### [Work instruction]
The lines to repeat are those below from the one containing "export IMPL_die_area_um2=8649" down to the one containing "export IMPL_cpPeakStageDelay_ns=0.40", both included; reproduce them exactly and nothing else.

***** Exercise material *****

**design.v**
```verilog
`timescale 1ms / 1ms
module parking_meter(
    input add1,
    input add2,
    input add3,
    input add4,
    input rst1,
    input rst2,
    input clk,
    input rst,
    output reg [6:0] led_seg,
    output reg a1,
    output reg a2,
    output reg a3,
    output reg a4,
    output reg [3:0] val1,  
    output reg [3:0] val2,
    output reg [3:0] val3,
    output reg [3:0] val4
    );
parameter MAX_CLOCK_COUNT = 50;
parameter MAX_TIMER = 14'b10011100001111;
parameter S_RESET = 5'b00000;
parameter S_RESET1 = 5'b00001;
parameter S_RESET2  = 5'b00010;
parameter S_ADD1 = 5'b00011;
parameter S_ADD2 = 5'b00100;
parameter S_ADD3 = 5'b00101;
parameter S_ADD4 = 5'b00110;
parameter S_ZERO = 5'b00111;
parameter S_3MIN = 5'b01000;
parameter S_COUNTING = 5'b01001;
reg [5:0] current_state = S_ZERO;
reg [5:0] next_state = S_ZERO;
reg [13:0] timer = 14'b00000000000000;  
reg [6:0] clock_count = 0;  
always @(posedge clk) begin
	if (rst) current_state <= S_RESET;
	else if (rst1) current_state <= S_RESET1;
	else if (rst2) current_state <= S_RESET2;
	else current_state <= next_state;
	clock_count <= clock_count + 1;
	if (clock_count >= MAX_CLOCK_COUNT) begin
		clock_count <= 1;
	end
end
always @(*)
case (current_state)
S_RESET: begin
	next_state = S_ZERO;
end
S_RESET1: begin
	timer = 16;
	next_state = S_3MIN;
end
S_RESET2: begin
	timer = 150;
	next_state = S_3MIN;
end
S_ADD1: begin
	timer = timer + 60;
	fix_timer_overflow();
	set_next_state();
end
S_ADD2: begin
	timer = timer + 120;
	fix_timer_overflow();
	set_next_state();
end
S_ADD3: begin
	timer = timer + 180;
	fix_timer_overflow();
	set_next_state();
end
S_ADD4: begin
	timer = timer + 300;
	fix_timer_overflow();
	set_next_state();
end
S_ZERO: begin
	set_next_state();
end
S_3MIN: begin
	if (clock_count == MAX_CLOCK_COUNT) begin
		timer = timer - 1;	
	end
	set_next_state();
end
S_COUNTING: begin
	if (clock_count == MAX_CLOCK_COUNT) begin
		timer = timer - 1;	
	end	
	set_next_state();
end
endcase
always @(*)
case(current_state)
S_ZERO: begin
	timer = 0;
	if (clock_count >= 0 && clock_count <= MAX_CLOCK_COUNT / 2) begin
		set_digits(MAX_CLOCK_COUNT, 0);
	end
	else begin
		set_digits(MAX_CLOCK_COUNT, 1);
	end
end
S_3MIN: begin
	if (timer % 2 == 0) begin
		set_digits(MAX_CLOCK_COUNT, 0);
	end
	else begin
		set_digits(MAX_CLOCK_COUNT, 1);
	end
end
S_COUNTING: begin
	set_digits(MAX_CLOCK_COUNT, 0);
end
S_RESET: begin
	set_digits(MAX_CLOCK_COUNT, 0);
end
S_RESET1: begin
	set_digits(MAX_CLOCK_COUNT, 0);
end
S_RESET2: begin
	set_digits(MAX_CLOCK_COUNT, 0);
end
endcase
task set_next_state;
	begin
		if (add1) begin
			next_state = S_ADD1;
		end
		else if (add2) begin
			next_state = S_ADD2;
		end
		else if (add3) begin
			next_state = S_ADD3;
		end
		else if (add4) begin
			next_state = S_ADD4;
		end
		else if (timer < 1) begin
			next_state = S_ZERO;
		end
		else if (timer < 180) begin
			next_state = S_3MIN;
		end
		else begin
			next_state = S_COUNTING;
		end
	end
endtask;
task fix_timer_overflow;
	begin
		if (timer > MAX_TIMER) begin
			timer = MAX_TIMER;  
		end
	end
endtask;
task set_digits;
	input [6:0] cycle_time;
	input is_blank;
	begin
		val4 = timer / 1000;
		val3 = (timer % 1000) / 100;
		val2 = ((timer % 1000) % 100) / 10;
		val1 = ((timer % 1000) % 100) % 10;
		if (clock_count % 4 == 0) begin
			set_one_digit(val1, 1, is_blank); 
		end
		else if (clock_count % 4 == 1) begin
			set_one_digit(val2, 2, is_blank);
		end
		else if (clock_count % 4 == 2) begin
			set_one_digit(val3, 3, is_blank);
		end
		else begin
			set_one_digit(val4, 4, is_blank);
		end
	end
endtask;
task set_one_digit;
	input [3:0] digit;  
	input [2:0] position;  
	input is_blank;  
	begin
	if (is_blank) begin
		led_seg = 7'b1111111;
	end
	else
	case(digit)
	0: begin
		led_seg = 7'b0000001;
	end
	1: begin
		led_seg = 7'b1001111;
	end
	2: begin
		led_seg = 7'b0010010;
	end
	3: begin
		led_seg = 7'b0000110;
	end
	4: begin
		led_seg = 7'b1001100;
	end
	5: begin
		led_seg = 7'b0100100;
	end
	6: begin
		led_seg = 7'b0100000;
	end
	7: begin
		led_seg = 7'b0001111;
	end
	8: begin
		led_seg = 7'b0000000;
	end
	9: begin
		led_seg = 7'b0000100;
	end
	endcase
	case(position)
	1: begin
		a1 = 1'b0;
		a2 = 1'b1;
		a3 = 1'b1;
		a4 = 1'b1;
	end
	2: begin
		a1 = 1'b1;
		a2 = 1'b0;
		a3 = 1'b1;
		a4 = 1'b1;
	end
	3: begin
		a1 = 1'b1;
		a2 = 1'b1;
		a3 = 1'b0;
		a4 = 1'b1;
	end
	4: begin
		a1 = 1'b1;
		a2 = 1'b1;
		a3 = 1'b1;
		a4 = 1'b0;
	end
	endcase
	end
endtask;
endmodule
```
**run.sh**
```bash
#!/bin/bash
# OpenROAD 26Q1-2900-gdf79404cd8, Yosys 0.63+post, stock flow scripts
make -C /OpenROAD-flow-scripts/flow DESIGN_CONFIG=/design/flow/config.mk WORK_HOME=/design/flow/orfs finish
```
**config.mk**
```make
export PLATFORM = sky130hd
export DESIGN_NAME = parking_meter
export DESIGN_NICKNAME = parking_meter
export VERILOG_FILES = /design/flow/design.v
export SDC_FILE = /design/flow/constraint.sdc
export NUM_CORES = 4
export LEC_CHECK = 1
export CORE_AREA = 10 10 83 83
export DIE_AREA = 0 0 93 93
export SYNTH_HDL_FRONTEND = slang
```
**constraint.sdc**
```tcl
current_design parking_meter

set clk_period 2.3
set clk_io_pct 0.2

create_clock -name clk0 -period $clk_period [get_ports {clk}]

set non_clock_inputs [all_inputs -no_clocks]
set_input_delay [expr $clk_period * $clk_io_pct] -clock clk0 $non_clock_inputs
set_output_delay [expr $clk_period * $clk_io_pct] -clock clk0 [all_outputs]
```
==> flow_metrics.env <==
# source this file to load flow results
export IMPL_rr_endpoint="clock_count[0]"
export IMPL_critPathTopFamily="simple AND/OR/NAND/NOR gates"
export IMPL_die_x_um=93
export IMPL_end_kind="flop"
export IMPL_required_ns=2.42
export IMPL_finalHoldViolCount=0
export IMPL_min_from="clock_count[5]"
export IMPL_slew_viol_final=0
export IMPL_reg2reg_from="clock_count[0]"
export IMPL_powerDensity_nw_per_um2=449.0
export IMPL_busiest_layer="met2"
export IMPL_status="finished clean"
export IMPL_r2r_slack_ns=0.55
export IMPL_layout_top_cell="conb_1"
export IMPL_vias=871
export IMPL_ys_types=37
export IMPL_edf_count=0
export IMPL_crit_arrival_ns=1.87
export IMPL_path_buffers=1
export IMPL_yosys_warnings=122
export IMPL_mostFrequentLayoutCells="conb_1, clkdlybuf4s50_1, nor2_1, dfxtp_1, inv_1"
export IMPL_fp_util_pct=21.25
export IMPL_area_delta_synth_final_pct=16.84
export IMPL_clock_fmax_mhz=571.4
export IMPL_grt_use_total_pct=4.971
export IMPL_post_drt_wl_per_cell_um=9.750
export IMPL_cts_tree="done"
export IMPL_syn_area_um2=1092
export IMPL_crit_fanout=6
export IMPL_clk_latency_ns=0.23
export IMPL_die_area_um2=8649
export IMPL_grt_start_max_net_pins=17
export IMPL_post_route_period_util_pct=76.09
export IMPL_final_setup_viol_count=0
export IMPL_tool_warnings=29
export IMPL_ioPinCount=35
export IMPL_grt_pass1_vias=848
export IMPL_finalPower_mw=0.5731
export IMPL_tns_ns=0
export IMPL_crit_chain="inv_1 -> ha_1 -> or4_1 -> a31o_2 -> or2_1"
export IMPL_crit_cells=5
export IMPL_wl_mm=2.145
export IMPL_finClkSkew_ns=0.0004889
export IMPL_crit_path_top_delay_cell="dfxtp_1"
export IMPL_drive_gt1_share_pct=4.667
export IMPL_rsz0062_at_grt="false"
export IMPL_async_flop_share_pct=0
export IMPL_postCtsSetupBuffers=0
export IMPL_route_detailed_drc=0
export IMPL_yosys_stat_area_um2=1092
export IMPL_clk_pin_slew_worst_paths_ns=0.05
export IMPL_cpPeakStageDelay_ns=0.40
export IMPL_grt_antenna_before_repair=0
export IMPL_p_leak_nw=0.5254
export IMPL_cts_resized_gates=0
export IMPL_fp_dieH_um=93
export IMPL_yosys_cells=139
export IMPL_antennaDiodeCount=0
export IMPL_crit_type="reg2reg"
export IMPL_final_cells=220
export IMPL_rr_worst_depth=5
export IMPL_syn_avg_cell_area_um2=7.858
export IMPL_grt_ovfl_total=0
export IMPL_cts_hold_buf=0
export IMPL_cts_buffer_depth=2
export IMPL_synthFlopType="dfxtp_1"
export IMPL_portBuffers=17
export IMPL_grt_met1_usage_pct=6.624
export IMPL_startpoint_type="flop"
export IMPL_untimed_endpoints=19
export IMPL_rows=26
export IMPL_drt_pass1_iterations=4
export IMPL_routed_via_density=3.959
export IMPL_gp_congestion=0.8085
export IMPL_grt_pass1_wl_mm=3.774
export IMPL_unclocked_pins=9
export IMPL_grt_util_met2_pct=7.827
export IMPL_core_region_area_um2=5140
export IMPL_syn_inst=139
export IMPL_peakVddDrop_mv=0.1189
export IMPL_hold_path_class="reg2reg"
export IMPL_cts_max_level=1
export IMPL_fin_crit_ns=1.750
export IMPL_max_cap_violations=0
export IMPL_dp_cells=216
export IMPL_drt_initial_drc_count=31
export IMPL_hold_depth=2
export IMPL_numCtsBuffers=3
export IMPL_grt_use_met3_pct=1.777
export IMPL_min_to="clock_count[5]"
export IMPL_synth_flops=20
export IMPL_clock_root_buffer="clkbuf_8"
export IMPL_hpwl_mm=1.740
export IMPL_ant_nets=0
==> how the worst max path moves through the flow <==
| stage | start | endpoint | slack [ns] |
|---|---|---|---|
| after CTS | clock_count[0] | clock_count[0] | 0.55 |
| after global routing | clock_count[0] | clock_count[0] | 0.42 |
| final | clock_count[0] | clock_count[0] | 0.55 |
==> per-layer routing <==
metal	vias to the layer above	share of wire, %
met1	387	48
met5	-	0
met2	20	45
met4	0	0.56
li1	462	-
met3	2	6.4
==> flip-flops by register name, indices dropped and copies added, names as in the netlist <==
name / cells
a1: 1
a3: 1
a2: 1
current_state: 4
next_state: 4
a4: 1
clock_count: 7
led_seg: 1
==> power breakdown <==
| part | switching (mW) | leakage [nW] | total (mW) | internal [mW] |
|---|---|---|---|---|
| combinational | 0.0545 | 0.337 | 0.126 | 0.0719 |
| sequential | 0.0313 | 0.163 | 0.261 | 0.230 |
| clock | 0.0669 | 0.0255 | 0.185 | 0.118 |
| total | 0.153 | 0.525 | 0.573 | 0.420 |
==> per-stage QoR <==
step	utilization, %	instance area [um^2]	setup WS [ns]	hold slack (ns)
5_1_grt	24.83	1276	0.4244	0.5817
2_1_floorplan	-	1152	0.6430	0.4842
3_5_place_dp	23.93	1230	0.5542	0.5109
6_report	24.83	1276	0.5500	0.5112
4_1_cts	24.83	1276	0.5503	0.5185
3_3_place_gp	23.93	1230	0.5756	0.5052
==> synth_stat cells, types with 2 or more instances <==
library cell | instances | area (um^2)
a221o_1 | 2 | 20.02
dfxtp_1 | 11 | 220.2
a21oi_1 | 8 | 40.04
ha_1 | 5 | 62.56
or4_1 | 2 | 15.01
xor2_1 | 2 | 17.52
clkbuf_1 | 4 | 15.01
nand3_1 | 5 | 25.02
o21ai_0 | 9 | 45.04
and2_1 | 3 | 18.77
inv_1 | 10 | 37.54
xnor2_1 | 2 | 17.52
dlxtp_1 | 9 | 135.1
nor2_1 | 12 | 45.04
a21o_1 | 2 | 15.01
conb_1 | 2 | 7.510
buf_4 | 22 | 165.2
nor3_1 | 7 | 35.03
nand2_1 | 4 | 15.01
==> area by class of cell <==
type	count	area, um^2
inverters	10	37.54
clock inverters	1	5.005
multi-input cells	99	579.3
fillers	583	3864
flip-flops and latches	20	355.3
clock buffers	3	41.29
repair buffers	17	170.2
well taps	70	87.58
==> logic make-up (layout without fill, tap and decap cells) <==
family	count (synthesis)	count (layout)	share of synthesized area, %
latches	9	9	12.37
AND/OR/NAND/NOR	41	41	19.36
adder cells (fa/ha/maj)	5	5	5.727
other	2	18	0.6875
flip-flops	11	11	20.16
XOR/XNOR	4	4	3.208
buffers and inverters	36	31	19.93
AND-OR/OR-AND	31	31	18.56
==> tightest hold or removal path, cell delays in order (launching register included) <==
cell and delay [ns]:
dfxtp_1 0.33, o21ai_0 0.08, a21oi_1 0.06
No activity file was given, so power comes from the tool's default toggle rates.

*****

### [Result for this exercise]
export IMPL_die_area_um2=8649
export IMPL_grt_start_max_net_pins=17
export IMPL_post_route_period_util_pct=76.09
export IMPL_final_setup_viol_count=0
export IMPL_tool_warnings=29
export IMPL_ioPinCount=35
export IMPL_grt_pass1_vias=848
export IMPL_finalPower_mw=0.5731
export IMPL_tns_ns=0
export IMPL_crit_chain="inv_1 -> ha_1 -> or4_1 -> a31o_2 -> or2_1"
export IMPL_crit_cells=5
export IMPL_wl_mm=2.145
export IMPL_finClkSkew_ns=0.0004889
export IMPL_crit_path_top_delay_cell="dfxtp_1"
export IMPL_drive_gt1_share_pct=4.667
export IMPL_rsz0062_at_grt="false"
export IMPL_async_flop_share_pct=0
export IMPL_postCtsSetupBuffers=0
export IMPL_route_detailed_drc=0
export IMPL_yosys_stat_area_um2=1092
export IMPL_clk_pin_slew_worst_paths_ns=0.05
export IMPL_cpPeakStageDelay_ns=0.40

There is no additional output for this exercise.